1) Digital surveillance and democracy
My most recent research, funded by ORA-ESRC (Intelligence and oversight networks: Who guards the guardians?) has examined the evolving landscape of contestation and resistance to state surveillance. Within this project, I also mapped the strategies through which intelligence agencies produced non-accountability and impunity following the Snowden disclosures. Of primary interest to me is the role of surveillance technology in transformations of democratic culture and democratic imagination, particularly within the realm of the ‘everyday’ and spaces traditionally considered unimportant within global politics
2) Migration and politics of diaspora
A second strand of research involves examining the entanglements between (in)security and migration, with a focus on diasporas. My first monograph, 'From Righteousness to Far Right: An Anthropological Rethinking of Critical Security Studies' addressed the mainstreaming of far-right parties in Europe in the wake of the so-called migration 'crisis', based on in-depth ethnographic fieldwork in Sweden with Syrian refugees.
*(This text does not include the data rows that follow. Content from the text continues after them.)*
<file path="src/inc/sms_pkg.sv">
`default_nettype none

package sms_pkg;

  // Register indices; the byte address is four times the index.
  localparam logic [7:0] CTRL_IDX    = 8'h9d;
  localparam logic [7:0] STAT_IDX    = 8'h9e;
  localparam logic [7:0] DATA_IDX    = 8'h9f;

  // Control register fields.
  localparam int         CTRL_EN_B   = 7;
  localparam int         CTRL_MASTER_SELECT_B = 5;
  localparam int         CTRL_CLOCK_IDLE_LEVEL_B = 4;
  localparam int         CTRL_CLOCK_SAMPLE_EDGE_B = 3;
  localparam logic [7:0] CTRL_MASK   = 8'hbf;
  localparam logic [7:0] CTRL_RESET  = 8'h00;

  // Status register fields.
  localparam int         STAT_DONE_B = 7;
  localparam int         STAT_WRITE_COLLISION_FLAG_B = 6;
  localparam int         STAT_TXE_B  = 3;
  localparam int         STAT_BIT_ORDER_SELECT_B = 2;
  localparam int         STAT_IRQE_B = 0;

  // Transfer geometry.
  localparam logic [3:0] BYTE_BITS   = 4'h8;
  localparam logic [4:0] LAST_EDGE   = 5'h0f;
  localparam logic [7:0] IDLE_BYTE   = 8'h00;

  // Half SCK period for divider code 0, in system clocks.
  localparam logic [8:0] HALF_BASE   = 9'h002;

  localparam logic [1:0] RESP_OKAY   = 2'h0;
  localparam logic [1:0] RESP_SLVERR = 2'h2;

  typedef enum logic {
    ST_IDLE  = 1'b0,
    ST_SHIFT = 1'b1
  } sms_state_t;

endpackage

`default_nettype wire

</file>
<file path="src/rtl/sms_clkdiv.sv">
`default_nettype none

module sms_clkdiv
  import sms_pkg::*;
(
  // Clock and reset.
  input  wire logic       clock,
  input  wire logic       resetn,
  // Control.
  input  wire logic       run,
  input  wire logic [2:0] sel,
  // Half-period strobe.
  output logic            tick
);

  logic [8:0] cnt_q;
  logic [8:0] term;

  // Code n gives half period 2<<n, so SCK is the system clock over 4<<n.
  assign term = 9'((HALF_BASE << sel) - 9'h001);

  always_ff @(posedge clock or negedge resetn) begin
    if (!resetn) begin
      cnt_q <= 9'h000;
      tick  <= 1'b0;
    end else if (!run) begin
      cnt_q <= 9'h000;
      tick  <= 1'b0;
    end else if (cnt_q == term) begin
      cnt_q <= 9'h000;
      tick  <= 1'b1;
    end else begin
      cnt_q <= 9'(cnt_q + 9'h001);
      tick  <= 1'b0;
    end
  end
endmodule

`default_nettype wire

</file>
<file path="src/rtl/sms_port.sv">
// Decided for this implementation: the placing of the registers and the AXI4-Lite slave port.
`default_nettype none

module sms_port
  import sms_pkg::*;
#(
  parameter int ADDR_W = 12
)
(
  // Clock and reset.
  input  wire logic              clock,
  input  wire logic              resetn,
  // AXI4-Lite write channels.
  input  wire logic [ADDR_W-1:0] s_axi_awaddr,
  input  wire logic              s_axi_awvalid,
  output logic                   s_axi_awready,
  input  wire logic [31:0]       s_axi_wdata,
  input  wire logic [3:0]        s_axi_wstrb,
  input  wire logic              s_axi_wvalid,
  output logic                   s_axi_wready,
  output logic [1:0]             s_axi_bresp,
  output logic                   s_axi_bvalid,
  input  wire logic              s_axi_bready,
  // AXI4-Lite read channels.
  input  wire logic [ADDR_W-1:0] s_axi_araddr,
  input  wire logic              s_axi_arvalid,
  output logic                   s_axi_arready,
  output logic [31:0]            s_axi_rdata,
  output logic [1:0]             s_axi_rresp,
  output logic                   s_axi_rvalid,
  input  wire logic              s_axi_rready,
  // Serial pins, output enables active low.
  input  wire logic              sck_i,
  output logic                   sck_o,
  output logic                   sck_oe_n,
  input  wire logic              mosi_i,
  output logic                   mosi_o,
  output logic                   mosi_oe_n,
  input  wire logic              miso_i,
  output logic                   miso_o,
  output logic                   miso_oe_n,
  input  wire logic              sel_n_i,
  // Transfer-done interrupt request.
  output logic                   irq
);

  if (ADDR_W < 10 || ADDR_W > 32) begin : g_chk
    $error("ADDR_W must be 10 to 32");
  end

  function automatic logic addr_hit(input logic [ADDR_W-1:0] a,
                                    input logic [7:0]        idx);
    addr_hit = ((a >> 2) == ADDR_W'(idx)) && (a[1:0] == 2'b00);
  endfunction

  function automatic logic tx_bit(input logic [7:0] d,
                                  input logic [3:0] i,
                                  input logic       lsb_first);
    if (i >= BYTE_BITS) begin
      tx_bit = 1'b0;
    end else if (lsb_first) begin
      tx_bit = d[i[2:0]];
    end else begin
      tx_bit = d[3'(3'd7 - i[2:0])];
    end
  endfunction

  logic [ADDR_W-1:0] aw_addr_q;
  logic              aw_have_q;
  logic              w_have_q;
  logic [7:0]        w_data_q;
  logic              w_lane_q;
  logic [7:0]        ctrl_q;
  logic              done_q;
  logic              write_collision_flag_q;
  logic              bit_order_select_q;
  logic              irqe_q;
  logic [7:0]        tx_q;
  logic              tx_full_q;
  logic [7:0]        rx_q;
  logic [4:0]        ecnt_q;
  logic              sck_prev_q;
  sms_state_t        st_q;

  logic wr_go, wr_ctrl, wr_stat, wr_data, wr_bad;
  logic en, master_select, clock_idle_level, clock_sample_edge, slave_sel, tick;
  logic m_edge, s_edge, edge_ev, samp, drive, last;
  logic active, start_m, coll, load, in_bit, out_d;
  logic [3:0] nxt_idx;
  logic [7:0] rd_d;
  logic       rd_err;

  // Write decode.
  assign wr_go   = aw_have_q & w_have_q & ~s_axi_bvalid;
  assign wr_ctrl = wr_go & w_lane_q & addr_hit(aw_addr_q, CTRL_IDX);
  assign wr_stat = wr_go & w_lane_q & addr_hit(aw_addr_q, STAT_IDX);
  assign wr_data = wr_go & w_lane_q & addr_hit(aw_addr_q, DATA_IDX);
  assign wr_bad  = !(addr_hit(aw_addr_q, CTRL_IDX)
                   | addr_hit(aw_addr_q, STAT_IDX)
                   | addr_hit(aw_addr_q, DATA_IDX));

  assign en        = ctrl_q[CTRL_EN_B];
  assign master_select      = ctrl_q[CTRL_MASTER_SELECT_B];
  assign clock_idle_level      = ctrl_q[CTRL_CLOCK_IDLE_LEVEL_B];
  assign clock_sample_edge      = ctrl_q[CTRL_CLOCK_SAMPLE_EDGE_B];
  assign slave_sel = en & ~master_select & ~sel_n_i;

  // Edges: master from the divider, slave from the pin, gated by select
  // and by a pending done flag so a finished byte is not overrun.
  assign m_edge  = tick & (st_q == ST_SHIFT) & en & master_select;
  assign s_edge  = slave_sel & ~done_q & (sck_i != sck_prev_q);
  assign edge_ev = master_select ? m_edge : s_edge;
  assign samp    = edge_ev & (ecnt_q[0] == clock_sample_edge);
  assign drive   = edge_ev & ~samp;
  assign last    = edge_ev & (ecnt_q == LAST_EDGE);
  assign nxt_idx = 4'((6'(ecnt_q) + 6'h01 + {5'h00, ~clock_sample_edge}) >> 1);
  assign in_bit  = master_select ? miso_i : mosi_i;

  assign active  = master_select ? (st_q == ST_SHIFT) : (slave_sel & (ecnt_q != 5'h00));
  assign start_m = wr_data & en & master_select & (st_q == ST_IDLE);
  assign coll    = wr_data & en & active;
  assign load    = wr_data & ~coll;

  sms_clkdiv u_div (
    .clock  (clock),
    .resetn (resetn),
    .run    (st_q == ST_SHIFT),
    .sel    (ctrl_q[2:0]),
    .tick   (tick)
  );

  // AXI write address and data, taken in either order.
  always_ff @(posedge clock or negedge resetn) begin
    if (!resetn) begin
      aw_have_q     <= 1'b0;
      aw_addr_q     <= '0;
      s_axi_awready <= 1'b1;
    end else if (s_axi_awvalid && s_axi_awready) begin
      aw_have_q     <= 1'b1;
      aw_addr_q     <= s_axi_awaddr;
      s_axi_awready <= 1'b0;
    end else if (s_axi_bvalid && s_axi_bready) begin
      s_axi_awready <= 1'b1;
    end else if (wr_go) begin
      aw_have_q     <= 1'b0;
    end
  end

  always_ff @(posedge clock or negedge resetn) begin
    if (!resetn) begin
      w_have_q     <= 1'b0;
      w_data_q     <= 8'h00;
      w_lane_q     <= 1'b0;
      s_axi_wready <= 1'b1;
    end else if (s_axi_wvalid && s_axi_wready) begin
      w_have_q     <= 1'b1;
      w_data_q     <= s_axi_wdata[7:0];
      w_lane_q     <= s_axi_wstrb[0];
      s_axi_wready <= 1'b0;
    end else if (s_axi_bvalid && s_axi_bready) begin
      s_axi_wready <= 1'b1;
    end else if (wr_go) begin
      w_have_q     <= 1'b0;
    end
  end

  always_ff @(posedge clock or negedge resetn) begin
    if (!resetn) begin
      s_axi_bvalid <= 1'b0;
      s_axi_bresp  <= RESP_OKAY;
    end else if (wr_go) begin
      s_axi_bvalid <= 1'b1;
      s_axi_bresp  <= wr_bad ? RESP_SLVERR : RESP_OKAY;
    end else if (s_axi_bready) begin
      s_axi_bvalid <= 1'b0;
    end
  end

  // Read path.
  always_comb begin
    rd_d   = 8'h00;
    rd_err = 1'b0;
    if (addr_hit(s_axi_araddr, CTRL_IDX)) begin
      rd_d = ctrl_q;
    end else if (addr_hit(s_axi_araddr, STAT_IDX)) begin
      rd_d[STAT_DONE_B] = done_q;
      rd_d[STAT_WRITE_COLLISION_FLAG_B] = write_collision_flag_q;
      rd_d[STAT_TXE_B]  = ~tx_full_q;
      rd_d[STAT_BIT_ORDER_SELECT_B] = bit_order_select_q;
      rd_d[STAT_IRQE_B] = irqe_q;
    end else if (addr_hit(s_axi_araddr, DATA_IDX)) begin
      rd_d = rx_q;
    end else begin
      rd_err = 1'b1;
    end
  end

  always_ff @(posedge clock or negedge resetn) begin
    if (!resetn) begin
      s_axi_arready <= 1'b1;
      s_axi_rvalid  <= 1'b0;
      s_axi_rdata   <= 32'h0000_0000;
      s_axi_rresp   <= RESP_OKAY;
    end else if (s_axi_arvalid && s_axi_arready) begin
      s_axi_arready <= 1'b0;
      s_axi_rvalid  <= 1'b1;
      s_axi_rdata   <= {24'h00_0000, rd_d};
      s_axi_rresp   <= rd_err ? RESP_SLVERR : RESP_OKAY;
    end else if (s_axi_rvalid && s_axi_rready) begin
      s_axi_rvalid  <= 1'b0;
      s_axi_arready <= 1'b1;
    end
  end

  // Configuration.
  always_ff @(posedge clock or negedge resetn) begin
    if (!resetn) begin
      ctrl_q <= CTRL_RESET;
      bit_order_select_q <= 1'b0;
      irqe_q <= 1'b0;
    end else begin
      if (wr_ctrl) begin
        ctrl_q <= w_data_q & CTRL_MASK;
      end
      if (wr_stat) begin
        bit_order_select_q <= w_data_q[STAT_BIT_ORDER_SELECT_B];
        irqe_q <= w_data_q[STAT_IRQE_B];
      end
    end
  end

  // Sticky flags: software clears by writing zero, a new event wins.
  always_ff @(posedge clock or negedge resetn) begin
    if (!resetn) begin
      done_q <= 1'b0;
      write_collision_flag_q <= 1'b0;
    end else begin
      done_q <= last
        | (done_q & ~(wr_stat & ~w_data_q[STAT_DONE_B]));
      write_collision_flag_q <= coll
        | (write_collision_flag_q & ~(wr_stat & ~w_data_q[STAT_WRITE_COLLISION_FLAG_B]));
    end
  end

  always_ff @(posedge clock or negedge resetn) begin
    if (!resetn) begin
      irq <= 1'b0;
    end else begin
      irq <= done_q & irqe_q;
    end
  end

  // Master sequencing.
  always_ff @(posedge clock or negedge resetn) begin
    if (!resetn) begin
      st_q <= ST_IDLE;
    end else begin
      case (st_q)
        ST_IDLE: begin
          if (start_m) begin
            st_q <= ST_SHIFT;
          end
        end
        ST_SHIFT: begin
          if (!en || !master_select || last) begin
            st_q <= ST_IDLE;
          end
        end
        default: begin
          st_q <= ST_IDLE;
        end
      endcase
    end
  end

  // Edge counter; a high select in slave mode or a disabled port restarts the byte.
  always_ff @(posedge clock or negedge resetn) begin
    if (!resetn) begin
      ecnt_q <= 5'h00;
    end else if (!en || (!master_select && sel_n_i) || start_m || last) begin
      ecnt_q <= 5'h00;
    end else if (edge_ev) begin
      ecnt_q <= 5'(ecnt_q + 5'h01);
    end
  end

  always_ff @(posedge clock or negedge resetn) begin
    if (!resetn) begin
      sck_prev_q <= 1'b0;
    end else begin
      sck_prev_q <= sck_i;
    end
  end

  // Transmit register. A slave that finished a byte reverts to zeros so
  // an unwritten next byte goes out as the idle pattern.
  always_ff @(posedge clock or negedge resetn) begin
    if (!resetn) begin
      tx_q      <= IDLE_BYTE;
      tx_full_q <= 1'b0;
    end else if (load) begin
      tx_q      <= w_data_q;
      tx_full_q <= 1'b1;
    end else if (last) begin
      tx_full_q <= 1'b0;
      if (!master_select) begin
        tx_q <= IDLE_BYTE;
      end
    end
  end

  always_ff @(posedge clock or negedge resetn) begin
    if (!resetn) begin
      rx_q <= 8'h00;
    end else if (samp) begin
      rx_q <= bit_order_select_q ? {in_bit, rx_q[7:1]}
                     : {rx_q[6:0], in_bit};
    end
  end

  // Data out: the first bit stands before any edge, later bits change
  // only on drive edges so the far side always samples stable data.
  always_comb begin
    out_d = mosi_o;
    if (ecnt_q == 5'h00 && !edge_ev) begin
      out_d = tx_bit(tx_q, 4'h0, bit_order_select_q);
    end else if (drive) begin
      out_d = tx_bit(tx_q, nxt_idx, bit_order_select_q);
    end
  end

  always_ff @(posedge clock or negedge resetn) begin
    if (!resetn) begin
      mosi_o <= 1'b0;
      miso_o <= 1'b0;
    end else begin
      mosi_o <= out_d;
      miso_o <= out_d;
    end
  end

  always_ff @(posedge clock or negedge resetn) begin
    if (!resetn) begin
      sck_o <= 1'b0;
    end else if (st_q == ST_IDLE || !en || !master_select) begin
      sck_o <= clock_idle_level;
    end else if (m_edge) begin
      sck_o <= ~sck_o;
    end
  end

  always_ff @(posedge clock or negedge resetn) begin
    if (!resetn) begin
      sck_oe_n  <= 1'b1;
      mosi_oe_n <= 1'b1;
      miso_oe_n <= 1'b1;
    end else begin
      sck_oe_n  <= ~(en & master_select);
      mosi_oe_n <= ~(en & master_select);
      miso_oe_n <= ~slave_sel;
    end
  end
endmodule

`default_nettype wire

</file>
The book was awarded the 2020 Best Book Award by the International Political Sociology section of the International Studies Association.
Current research, funded inter alia by the Cyprus Research and Innovation Foundation examines the way in which politicized identities develop in diaspora and how this influences conflict and peace-building.
I am co-founding co-editor in chief of the transdisciplinary journal Political Anthropological Approaches to International Social Sciences (PARISS).